↓

`src/rtl/rlid_pkg.sv`:
```
// ----------------------------------------------------------------------------
// rlid_pkg
// Types and constants shared by the run-length image decoder: the transfer
// payloads of both channels, the parse phase codes and the opcode fields.
// ----------------------------------------------------------------------------
package rlid_pkg;

	localparam int unsigned CHAN_COUNT_W = 4;
	localparam logic [CHAN_COUNT_W-1:0] CHAN_COUNT_RESET = 4'd3;

	localparam logic [7:0]  FORM_MASK      = 8'hC0;
	localparam logic [7:0]  FORM_LONG      = 8'h40;
	localparam logic [15:0] CHAN_LAST_CODE = 16'd255;

	typedef enum logic [5:0] {
		OP_SKIP_LINES  = 6'd1,
		OP_SET_CHANNEL = 6'd2,
		OP_SKIP_PIXELS = 6'd3,
		OP_PIXEL_DATA  = 6'd5,
		OP_RUN         = 6'd6,
		OP_END         = 6'd7
	} rlid_op_t;

	typedef enum logic [1:0] {
		KIND_PIXEL   = 2'd0,
		KIND_RUN     = 2'd1,
		KIND_END     = 2'd2,
		KIND_ILLEGAL = 2'd3
	} rlid_kind_t;

	typedef enum logic [3:0] {
		PH_OPCODE    = 4'd0,
		PH_PAD       = 4'd1,
		PH_OP_LOW    = 4'd2,
		PH_OP_HIGH   = 4'd3,
		PH_SHORT_OP  = 4'd4,
		PH_PIX_BYTES = 4'd5,
		PH_PIX_PAD   = 4'd6,
		PH_RUN_VALUE = 4'd7,
		PH_RUN_PAD   = 4'd8
	} rlid_phase_t;

	typedef struct packed {
		logic [7:0] data_byte;
		logic       first_byte;
	} rlid_in_t;

	typedef struct packed {
		rlid_kind_t  kind;
		logic [15:0] line;
		logic [15:0] pixel;
		logic [7:0]  channel;
		logic [16:0] run_length;
		logic [7:0]  value;
	} rlid_out_t;

	function automatic logic opcode_legal(input logic [7:0] op);
		logic code_ok;
		code_ok = op[5:0] inside {OP_SKIP_LINES, OP_SET_CHANNEL, OP_SKIP_PIXELS,
			OP_PIXEL_DATA, OP_RUN, OP_END};
		return ((op & FORM_MASK) == 8'h00 || (op & FORM_MASK) == FORM_LONG) && code_ok;
	endfunction

endpackage

```
`src/rtl/run_length_image_decoder.sv`:
```
// ----------------------------------------------------------------------------
// run_length_image_decoder
// Byte-serial parser for the coded image part of a run-length picture.
// ----------------------------------------------------------------------------
// Takes one stream byte per transfer and turns the opcode stream into pixel
// writes, run fills, an end-of-image mark and an illegal-opcode mark, each
// carrying the line, pixel and channel it applies to. Throughput is one byte
// per clock while the output does not stall: a byte lands in the input
// register, the parser decodes it combinationally against the current parse
// state and the result register takes the outcome when the byte advances,
// so each result is offered straight from the result register. Only the
// output stall holds the pipe back; the input side keeps taking bytes as long
// as the input register is empty or the result register is free or being
// drained in the same cycle. first_byte restarts position and parse state at an
// image boundary; after an end-of-image or illegal opcode every byte is
// dropped until the next first_byte. channel_count is written through
// cfg_we/cfg_wdata and should only change while the decoder is idle.
// ----------------------------------------------------------------------------
module run_length_image_decoder
	import rlid_pkg::*;
(
	input  logic                    clk,
	input  logic                    arst_n,
	input  logic                    in_valid,
	output logic                    in_stall,
	input  rlid_in_t                in_data,
	output logic                    out_valid,
	input  logic                    out_stall,
	output rlid_out_t               out_data,
	input  logic                    cfg_we,
	input  logic [CHAN_COUNT_W-1:0] cfg_wdata
);

	// Configuration
	logic [CHAN_COUNT_W-1:0] chan_count_q;

	// Input register
	logic     valid_s1;
	rlid_in_t data_s1;

	// Parse state
	rlid_phase_t phase_q, phase_d;
	logic [7:0]  opcode_q, opcode_d;
	logic [7:0]  op_low_q, op_low_d;
	logic [15:0] line_q, line_d;
	logic [15:0] pixel_q, pixel_d;
	logic [7:0]  chan_q, chan_d;
	logic [16:0] remain_q, remain_d;
	logic        odd_q, odd_d;
	logic        stopped_q, stopped_d;

	// State as seen by the current byte, after an optional restart
	rlid_phase_t cur_phase;
	logic [7:0]  cur_opcode;
	logic [7:0]  cur_op_low;
	logic [15:0] cur_line;
	logic [15:0] cur_pixel;
	logic [7:0]  cur_chan;
	logic [16:0] cur_remain;
	logic        cur_odd;
	logic        cur_stopped;

	logic        apply;
	logic [15:0] operand;
	logic [16:0] remain_dec;
	logic [7:0]  b;

	// Result
	logic      res_valid;
	rlid_out_t res;
	logic      out_valid_q;
	rlid_out_t out_data_q;

	logic adv;
	logic in_xfer;

	// Advance the byte in the input register when the result register can take
	// whatever it produces.
	assign adv      = valid_s1 && (!out_valid_q || !out_stall);
	assign in_stall = valid_s1 && !adv;
	assign in_xfer  = in_valid && !in_stall;
	assign b        = data_s1.data_byte;

	always_ff @(posedge clk or negedge arst_n) begin
		if (!arst_n) begin
			chan_count_q <= CHAN_COUNT_RESET;
		end else if (cfg_we) begin
			chan_count_q <= cfg_wdata;
		end
	end

	always_ff @(posedge clk or negedge arst_n) begin
		if (!arst_n) begin
			valid_s1 <= 1'b0;
		end else if (in_xfer) begin
			valid_s1 <= 1'b1;
		end else if (adv) begin
			valid_s1 <= 1'b0;
		end
	end

	always_ff @(posedge clk) begin
		if (in_xfer) begin
			data_s1 <= in_data;
		end
	end

	// Restart on first_byte before parsing the byte itself.
	always_comb begin
		if (data_s1.first_byte) begin
			cur_phase   = PH_OPCODE;
			cur_opcode  = '0;
			cur_op_low  = '0;
			cur_line    = '0;
			cur_pixel   = '0;
			cur_chan    = '0;
			cur_remain  = '0;
			cur_odd     = 1'b0;
			cur_stopped = 1'b0;
		end else begin
			cur_phase   = phase_q;
			cur_opcode  = opcode_q;
			cur_op_low  = op_low_q;
			cur_line    = line_q;
			cur_pixel   = pixel_q;
			cur_chan    = chan_q;
			cur_remain  = remain_q;
			cur_odd     = odd_q;
			cur_stopped = stopped_q;
		end
	end

	assign remain_dec = cur_remain - 17'd1;

	// Next parse state
	always_comb begin
		phase_d   = cur_phase;
		opcode_d  = cur_opcode;
		op_low_d  = cur_op_low;
		line_d    = cur_line;
		pixel_d   = cur_pixel;
		chan_d    = cur_chan;
		remain_d  = cur_remain;
		odd_d     = cur_odd;
		stopped_d = cur_stopped;
		apply     = 1'b0;
		operand   = {8'h00, b};

		if (!cur_stopped) begin
			case (cur_phase)
				PH_OPCODE: begin
					if (!opcode_legal(b)) begin
						stopped_d = 1'b1;
					end else begin
						opcode_d = b;
						if ((b & FORM_MASK) == FORM_LONG || b[5:0] == OP_END) begin
							phase_d = PH_PAD;
						end else begin
							phase_d = PH_SHORT_OP;
						end
					end
				end
				PH_PAD: begin
					if (cur_opcode[5:0] == OP_END) begin
						stopped_d = 1'b1;
						phase_d   = PH_OPCODE;
					end else begin
						phase_d = PH_OP_LOW;
					end
				end
				PH_OP_LOW: begin
					op_low_d = b;
					phase_d  = PH_OP_HIGH;
				end
				PH_OP_HIGH: begin
					apply   = 1'b1;
					operand = {b, cur_op_low};
				end
				PH_SHORT_OP: begin
					apply = 1'b1;
				end
				PH_PIX_BYTES: begin
					pixel_d  = cur_pixel + 16'd1;
					remain_d = remain_dec;
					if (remain_dec == '0) begin
						phase_d = cur_odd ? PH_PIX_PAD : PH_OPCODE;
					end
				end
				PH_RUN_VALUE: begin
					pixel_d  = cur_pixel + cur_remain[15:0];
					remain_d = '0;
					phase_d  = PH_RUN_PAD;
				end
				default: begin
					phase_d = PH_OPCODE;
				end
			endcase

			// Act on a complete operand.
			if (apply) begin
				phase_d = PH_OPCODE;
				case (cur_opcode[5:0])
					OP_SKIP_LINES: begin
						line_d  = cur_line + operand;
						pixel_d = '0;
					end
					OP_SET_CHANNEL: begin
						if (operand == CHAN_LAST_CODE) begin
							chan_d = {4'h0, chan_count_q} - 8'd1;
						end else begin
							chan_d = operand[7:0];
						end
						pixel_d = '0;
					end
					OP_SKIP_PIXELS: begin
						pixel_d = cur_pixel + operand;
					end
					OP_PIXEL_DATA: begin
						remain_d = {1'b0, operand} + 17'd1;
						odd_d    = ~operand[0];
						phase_d  = PH_PIX_BYTES;
					end
					OP_RUN: begin
						remain_d = {1'b0, operand} + 17'd1;
						phase_d  = PH_RUN_VALUE;
					end
					default: begin
						phase_d = PH_OPCODE;
					end
				endcase
			end
		end
	end

	// Result of the current byte
	always_comb begin
		res_valid      = 1'b0;
		res.kind       = KIND_PIXEL;
		res.line       = cur_line;
		res.pixel      = cur_pixel;
		res.channel    = cur_chan;
		res.run_length = 17'd1;
		res.value      = b;
		if (!cur_stopped) begin
			case (cur_phase)
				PH_OPCODE: begin
					if (!opcode_legal(b)) begin
						res_valid = 1'b1;
						res.kind  = KIND_ILLEGAL;
					end
				end
				PH_PAD: begin
					if (cur_opcode[5:0] == OP_END) begin
						res_valid = 1'b1;
						res.kind  = KIND_END;
						res.value = '0;
					end
				end
				PH_PIX_BYTES: begin
					res_valid = 1'b1;
				end
				PH_RUN_VALUE: begin
					res_valid      = 1'b1;
					res.kind       = KIND_RUN;
					res.run_length = cur_remain;
				end
				default: begin
					res_valid = 1'b0;
				end
			endcase
		end
	end

	// Commit parse state when the byte advances.
	always_ff @(posedge clk or negedge arst_n) begin
		if (!arst_n) begin
			phase_q   <= PH_OPCODE;
			opcode_q  <= '0;
			op_low_q  <= '0;
			line_q    <= '0;
			pixel_q   <= '0;
			chan_q    <= '0;
			remain_q  <= '0;
			odd_q     <= 1'b0;
			stopped_q <= 1'b0;
		end else if (adv) begin
			phase_q   <= phase_d;
			opcode_q  <= opcode_d;
			op_low_q  <= op_low_d;
			line_q    <= line_d;
			pixel_q   <= pixel_d;
			chan_q    <= chan_d;
			remain_q  <= remain_d;
			odd_q     <= odd_d;
			stopped_q <= stopped_d;
		end
	end

	// Result register: load on advance, drop once transferred.
	always_ff @(posedge clk or negedge arst_n) begin
		if (!arst_n) begin
			out_valid_q <= 1'b0;
		end else if (adv) begin
			out_valid_q <= res_valid;
		end else if (!out_stall) begin
			out_valid_q <= 1'b0;
		end
	end

	always_ff @(posedge clk) begin
		if (adv && res_valid) begin
			out_data_q <= res;
		end
	end

	assign out_valid = out_valid_q;
	assign out_data  = out_data_q;

	// A stopped parser drops bytes without producing results.
	assert property (@(posedge clk) disable iff (!arst_n)
		adv && stopped_q && !data_s1.first_byte |=> !out_valid_q)
		else $error("result produced while stopped");

	// End of image and illegal opcode both stop the parser.
	assert property (@(posedge clk) disable iff (!arst_n)
		adv && res_valid && (res.kind == KIND_END || res.kind == KIND_ILLEGAL)
		|=> stopped_q)
		else $error("parser not stopped after terminating result");

	// Literal and run phases always have a nonzero count pending.
	assert property (@(posedge clk) disable iff (!arst_n)
		(phase_q == PH_PIX_BYTES || phase_q == PH_RUN_VALUE) |-> remain_q != '0)
		else $error("pixel count empty in data phase");

endmodule

```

↑

### TASK STATEMENT
Find the word "each" in the entries, and copy every line it shows up in.

### YOUR RESPONSE
// writes, run fills, an end-of-image mark and an illegal-opcode mark, each
// so each result is offered straight from the result register. Only the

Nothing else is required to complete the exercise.